A Proper Scoring Rule for Virtual Staining
Samuel Tonks, Steve Hood, Ryan Musso, Ceridwen Hopely, Steve Titus, Minh Doan, Iain Styles, Alexander Krull
TL;DR
This work introduces information gain (IG) as a cell-wise evaluation framework that enables direct assessment of predicted posteriors and evaluates diffusion- and GAN-based models on an extensive HTS dataset using IG and other metrics and shows that IG can reveal substantial performance differences other metrics cannot.
Abstract
Generative virtual staining (VS) models for high-throughput screening (HTS) can provide an estimated posterior distribution of possible biological feature values for each input and cell.

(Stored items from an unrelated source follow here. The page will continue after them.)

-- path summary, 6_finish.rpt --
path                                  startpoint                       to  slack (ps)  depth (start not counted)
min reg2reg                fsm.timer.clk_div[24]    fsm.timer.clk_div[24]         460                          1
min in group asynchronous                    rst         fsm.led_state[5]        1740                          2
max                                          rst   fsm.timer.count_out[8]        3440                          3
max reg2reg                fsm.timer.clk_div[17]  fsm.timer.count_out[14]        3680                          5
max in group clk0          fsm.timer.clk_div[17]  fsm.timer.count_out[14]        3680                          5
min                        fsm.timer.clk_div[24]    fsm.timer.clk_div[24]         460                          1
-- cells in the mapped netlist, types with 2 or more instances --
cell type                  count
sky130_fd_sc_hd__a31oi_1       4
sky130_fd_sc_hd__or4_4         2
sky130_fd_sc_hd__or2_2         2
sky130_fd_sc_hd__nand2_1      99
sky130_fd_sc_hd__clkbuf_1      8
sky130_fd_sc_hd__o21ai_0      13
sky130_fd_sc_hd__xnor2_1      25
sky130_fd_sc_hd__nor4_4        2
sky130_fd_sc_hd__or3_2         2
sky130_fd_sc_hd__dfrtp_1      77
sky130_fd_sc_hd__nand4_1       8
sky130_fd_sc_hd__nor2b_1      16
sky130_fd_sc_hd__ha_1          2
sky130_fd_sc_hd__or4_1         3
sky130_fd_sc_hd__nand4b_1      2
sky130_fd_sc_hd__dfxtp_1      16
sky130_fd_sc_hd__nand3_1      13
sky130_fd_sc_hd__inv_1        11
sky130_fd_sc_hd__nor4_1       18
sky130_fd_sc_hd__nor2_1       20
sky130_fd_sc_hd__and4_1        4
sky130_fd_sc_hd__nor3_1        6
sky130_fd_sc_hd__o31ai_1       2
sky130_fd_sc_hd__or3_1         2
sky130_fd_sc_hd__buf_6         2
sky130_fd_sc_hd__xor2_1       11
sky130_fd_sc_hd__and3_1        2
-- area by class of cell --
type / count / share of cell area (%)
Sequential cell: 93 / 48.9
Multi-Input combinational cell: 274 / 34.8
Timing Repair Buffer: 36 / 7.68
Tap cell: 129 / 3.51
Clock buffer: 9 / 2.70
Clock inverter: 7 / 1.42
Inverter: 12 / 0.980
--- flow/config.mk ---
export PLATFORM = sky130hd
export DESIGN_NAME = registerfile
export DESIGN_NICKNAME = registerfile
export VERILOG_FILES = /design/flow/design.v
export SDC_FILE = /design/flow/constraint.sdc
export NUM_CORES = 4
export LEC_CHECK = 1
export CORE_UTILIZATION = 40
--- flow/constraint.sdc ---
current_design registerfile

set clk_period 8.3
set clk_io_pct 0.2

create_clock -name clk0 -period $clk_period [get_ports {clk}]

set non_clock_inputs [all_inputs -no_clocks]
set_input_delay [expr $clk_period * $clk_io_pct] -clock clk0 $non_clock_inputs
set_output_delay [expr $clk_period * $clk_io_pct] -clock clk0 [all_outputs]
--- flow/design.v ---
`timescale 1ns / 1ps
module registerfile(
    input clk,
    input rst,
    input WriteEnable,
    input [4:0] rs1,
    input [4:0] rs2,
    input [4:0] rd,
    input [31:0] WriteData,
    output [31:0] readdata1,
    output [31:0] readdata2
);
reg [31:0] regs [31:0];
integer i;
always @(posedge clk or posedge rst)
begin
    if (rst)
    begin
        for (i = 0; i < 32; i = i + 1)
            regs[i] <= i;
        regs[0] <= 32'b0;
    end
    else
    begin
        if (WriteEnable && rd != 5'b00000)
            regs[rd] <= WriteData;
        regs[0] <= 32'b0;
    end
end
assign readdata1 = (rs1 == 5'b00000) ? 32'b0 : regs[rs1];
assign readdata2 = (rs2 == 5'b00000) ? 32'b0 : regs[rs2];
endmodule
--- flow/run.sh ---
#!/bin/bash
# OpenROAD 26Q1-2900-gdf79404cd8, Yosys 0.63+post, stock flow scripts
make -C /OpenROAD-flow-scripts/flow DESIGN_CONFIG=/design/flow/config.mk WORK_HOME=/design/flow/orfs finish
==> flow_summary_export.csv <==
group,metric,value,unit
status,status,"complete, no violations",
synthesis,postSynthSeqShare,48.3,%
synthesis,edf_count,0,
synthesis,yosysCellCount,4662,
detailed_routing,drc,0,
synthesis,yosysWarnings,2,
synthesis,synth_flops,992,
final_timing,finalHoldViolations,0,
worst_hold_path,min_path_cells,1,
synthesis,synthArstFlopShare,100,%
clock_network,cts_buffers,109,
placement,hpwl,163,mm
final_timing,slew_viol_final,0,
final_timing,slew_headroom,18.8,%
global_route,grt_pass1_vias,46500,
floorplanning,die_w,361,microns
placement,numPortBuffers,113,
global_route,grt_use_met3,30.3,%
clock_network,cts-root-buf,"clkbuf_16",
worst_setup_path,startpoint_type,"primary input",
detailed_routing,drt-total-wl,272,mm
final_timing,worstMarginPinSlew,1.22,ns
finish,top_regs,"regs (992)",
clock_network,post_cts_buffers,0,
worst_hold_path,min_path_type,"flop to flop",
worst_setup_path,r2r_setup_slack,7.37,ns
clock_network,insertion_delay,0.70,ns
worst_setup_path,cp.required,6.64,ns
global_route,track_usage,42.8,%
global_route,grt.met2_usage,54.2,%
finish,syn_to_final_growth,15.0,%
placement,globalplace.congestion,1.07,
finish,final_common_cell,"mux2_2",
flow_run,warnings,36,
finish,final_cell_area,0.0594,sq mm
finish,largest_register_ff_count,992,
floorplanning,die_area,0.131,sq mm
final_timing,min_period,7.69,ns
power,p_total,14.1,mW
final_timing,finalClockPeriodUsage,92.7,%
power,leakagePower,25.1,nW
finish,logic_area,0.0250,sq mm
worst_setup_path,cp-end-kind,"output pin",
worst_setup_path,r2r_cells,1,
worst_setup_path,r2r_end,"regs[24][16]",
power,p_per_area,237,mW/mm^2
clock_network,h-tree-depth,3,
clock_network,clk_pin_slew_worst_paths,0.06,ns
global_route,busiest_layer,"met2",
final_timing,max_clock_freq,130,MHz
detailed_routing,ant_nets,0,
finish,mostFrequentLayoutCells,"mux2_2, dfrtp_1, nand3_1, a22oi_1, buf_4",
final_timing,finalSetupViolations,0,
global_route,grt_start_max_net_pins,118,
synthesis,syn_area,0.0516,sq mm
global_route,antenna_found_initial,29,
finish,register_area,0.0249,sq mm
finish,drive_gt1_share,34.6,%
flow_run,cap_violations,0,
worst_setup_path,criticalPathCategory,"primary input to output pin",
power,peakVddDrop,0.153,mV
global_route,overflow,0,
floorplanning,fp_util,40.4,%
detailed_routing,viasPerCell,7.45,
placement,dpl_cell_area,0.0555,sq mm
worst_setup_path,r2r_start,"regs[24][16]",
synthesis,yosys_area,0.0516,sq mm
synthesis,synthFlopType,"dfrtp_1",
worst_setup_path,path_max_fanout,40,
clock_network,cts_num_sinks,992,
synthesis,syn_inst,4662,
detailed_routing,drtIter0Drc,6887,
floorplanning,num_rows,131,
synthesis,avgSynthCellArea,11.1,sq um
finish,fill_cells,11500,
finish,final_util,46.5,%
worst_setup_path,crit_arrival,6.03,ns
clock_network,cts_tree,"done",
worst_hold_path,min_from,"regs[8][27]",
global_route,grt_pass1_wl,373,mm
finish,top_register,"regs",
clock_network,postCtsHoldBufs,0,
final_timing,fin_skew,0,ns
global_route,use_met1,51.8,%
floorplanning,die_h,361,microns
worst_hold_path,holdPathEnd,"regs[8][27]",
detailed_routing,avgRoutedWirePerCell,42.3,microns
detailed_routing,vias,47900,
synthesis,ys_types,62,
detailed_routing,dr.pass1.iters,10,
floorplanning,core-area,0.128,sq mm
final_timing,rsz0062_at_grt,"no",
clock_network,cts_buffer_depth,3,
final_timing,timing.hold.ws,0.521,ns
floorplanning,ios,114,
clock_network,cts_resized,0,
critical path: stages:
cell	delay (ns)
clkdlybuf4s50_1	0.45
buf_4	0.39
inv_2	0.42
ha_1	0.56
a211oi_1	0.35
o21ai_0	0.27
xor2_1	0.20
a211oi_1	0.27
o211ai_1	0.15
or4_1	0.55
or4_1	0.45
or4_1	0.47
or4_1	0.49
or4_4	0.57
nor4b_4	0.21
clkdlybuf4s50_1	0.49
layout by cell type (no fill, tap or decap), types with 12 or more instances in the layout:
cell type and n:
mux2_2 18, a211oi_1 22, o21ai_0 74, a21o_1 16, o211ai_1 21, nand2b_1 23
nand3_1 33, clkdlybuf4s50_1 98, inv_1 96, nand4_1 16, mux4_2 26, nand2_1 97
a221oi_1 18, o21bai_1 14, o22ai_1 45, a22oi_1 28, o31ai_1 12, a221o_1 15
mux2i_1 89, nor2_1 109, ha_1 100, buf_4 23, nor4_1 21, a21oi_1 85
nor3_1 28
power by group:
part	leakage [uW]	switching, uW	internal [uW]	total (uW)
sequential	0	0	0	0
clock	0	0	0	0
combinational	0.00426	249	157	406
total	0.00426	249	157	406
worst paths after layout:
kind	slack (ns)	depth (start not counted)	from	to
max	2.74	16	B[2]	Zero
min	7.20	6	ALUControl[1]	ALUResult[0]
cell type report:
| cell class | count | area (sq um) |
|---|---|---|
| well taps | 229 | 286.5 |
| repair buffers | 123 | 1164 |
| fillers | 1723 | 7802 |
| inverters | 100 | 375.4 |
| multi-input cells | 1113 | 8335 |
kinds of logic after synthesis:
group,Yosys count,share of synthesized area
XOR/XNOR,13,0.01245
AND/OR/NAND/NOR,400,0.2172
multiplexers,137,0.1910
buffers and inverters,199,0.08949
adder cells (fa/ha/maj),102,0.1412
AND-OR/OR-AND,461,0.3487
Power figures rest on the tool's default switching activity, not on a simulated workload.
`timescale 1ns / 1ps
module RGB(clk, BGR);
input clk;
output [2:0] BGR;
reg [2:0]BGR;      
reg [2:0]state = 3'b000;  
  always @(posedge clk)  
  begin
  state <= state + 1;
  end
  always @(state)
  begin
  case(state) 
  3'b000: BGR <= 3'b001;  
  3'b001: BGR <= 3'b010;  
  3'b010: BGR <= 3'b011;  
  3'b011: BGR <= 3'b100;  
  3'b100: BGR <= 3'b101;  
  3'b101: BGR <= 3'b110;  
  3'b110: BGR <= 3'b111;  
  3'b111: BGR <= 3'b000;  
  endcase
  end
endmodule
`timescale 1ns / 1ps
module divider_1Hz(clk,clkout);
input clk;
output clkout;
wire clk;
reg clkout;
reg [25:0] count;
always @(posedge clk)  
begin
   if(count == 50000000)     
   begin 
      count <= 0;
      clkout <= ~clkout;  
   end
   else
   begin
   count <= count + 1;        
   end
end
endmodule
==> flow/run.sh <==
#!/bin/bash
# OpenROAD 26Q1-2900-gdf79404cd8, Yosys 0.63+post, stock flow scripts
make -C /OpenROAD-flow-scripts/flow DESIGN_CONFIG=/design/flow/config.mk WORK_HOME=/design/flow/orfs finish
==> flow/config.mk <==
export PLATFORM = sky130hd
export DESIGN_NAME = BGR_Top
export DESIGN_NICKNAME = BGR_Top
export VERILOG_FILES = /design/flow/design.v
export SDC_FILE = /design/flow/constraint.sdc
export NUM_CORES = 4
export LEC_CHECK = 1
export CORE_UTILIZATION = 30
==> flow/constraint.sdc <==
current_design BGR_Top

set clk_period 3.9
set clk_io_pct 0.2

create_clock -name clk0 -period $clk_period [get_ports {clk}]

set non_clock_inputs [all_inputs -no_clocks]
set_input_delay [expr $clk_period * $clk_io_pct] -clock clk0 $non_clock_inputs
set_output_delay [expr $clk_period * $clk_io_pct] -clock clk0 [all_outputs]
==> ./design.v <==
`timescale 1ns / 1ps
module LED_LIGHTSHOW(clk, LED0, LED1, keypad_entry);
input clk, keypad_entry;
output [7:0] LED0, LED1; 
wire clk, keypad_entry;  
reg [7:0] LED0, LED1;  
reg [25:0] count;  
reg [19:0] count2 = 0;  
reg clkout;
reg led_switch = 0;  
reg[19:0] on5 = 943718;  
reg[19:0] on90 = 52429;  
parameter ON = 8'b1111_1111;  
   parameter OFF = 8'b0000_0000;  
always @(posedge clk)  
begin
   if(count == 50000000)     
   begin 
      count <= 0;
      clkout <= ~clkout;  
   end
   else
   begin
   count <= count + 1;        
   end
end
always@(posedge clkout)
begin
    led_switch = ~led_switch;
end
always@(posedge clk)
begin
    count2 <= count2 + 1;
end    
always@(posedge clk)
begin
   if(keypad_entry == 1)  
   begin
        if(led_switch == 1)  
        begin
            LED0 <= (on5 >= count2)?ON:OFF;  
            LED1 <= (on90 >= count2)?ON:OFF;  
        end
        else if(led_switch == 0)  
        begin
            LED0 <= (on90 >= count2)?ON:OFF;  
            LED1 <= (on5 >= count2)?ON:OFF;   
        end
   end  
   else if(keypad_entry == 0)  
   begin
        LED1 <= OFF;
        LED0 <= OFF;
   end
end
endmodule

However, when evaluating a VS model, the true posterior is unavailable. Existing evaluation protocols only check the accuracy of the marginal distribution over the dataset rather than the predicted posteriors. We introduce information gain (IG) as a cell-wise evaluation framework that enables direct assessment of predicted posteriors. IG is a strictly proper scoring rule and comes with a sound theoretical motivation allowing for interpretability, and for comparing results across models and features. We evaluate diffusion- and GAN-based models on an extensive HTS dataset using IG and other metrics and show that IG can reveal substantial performance differences other metrics cannot.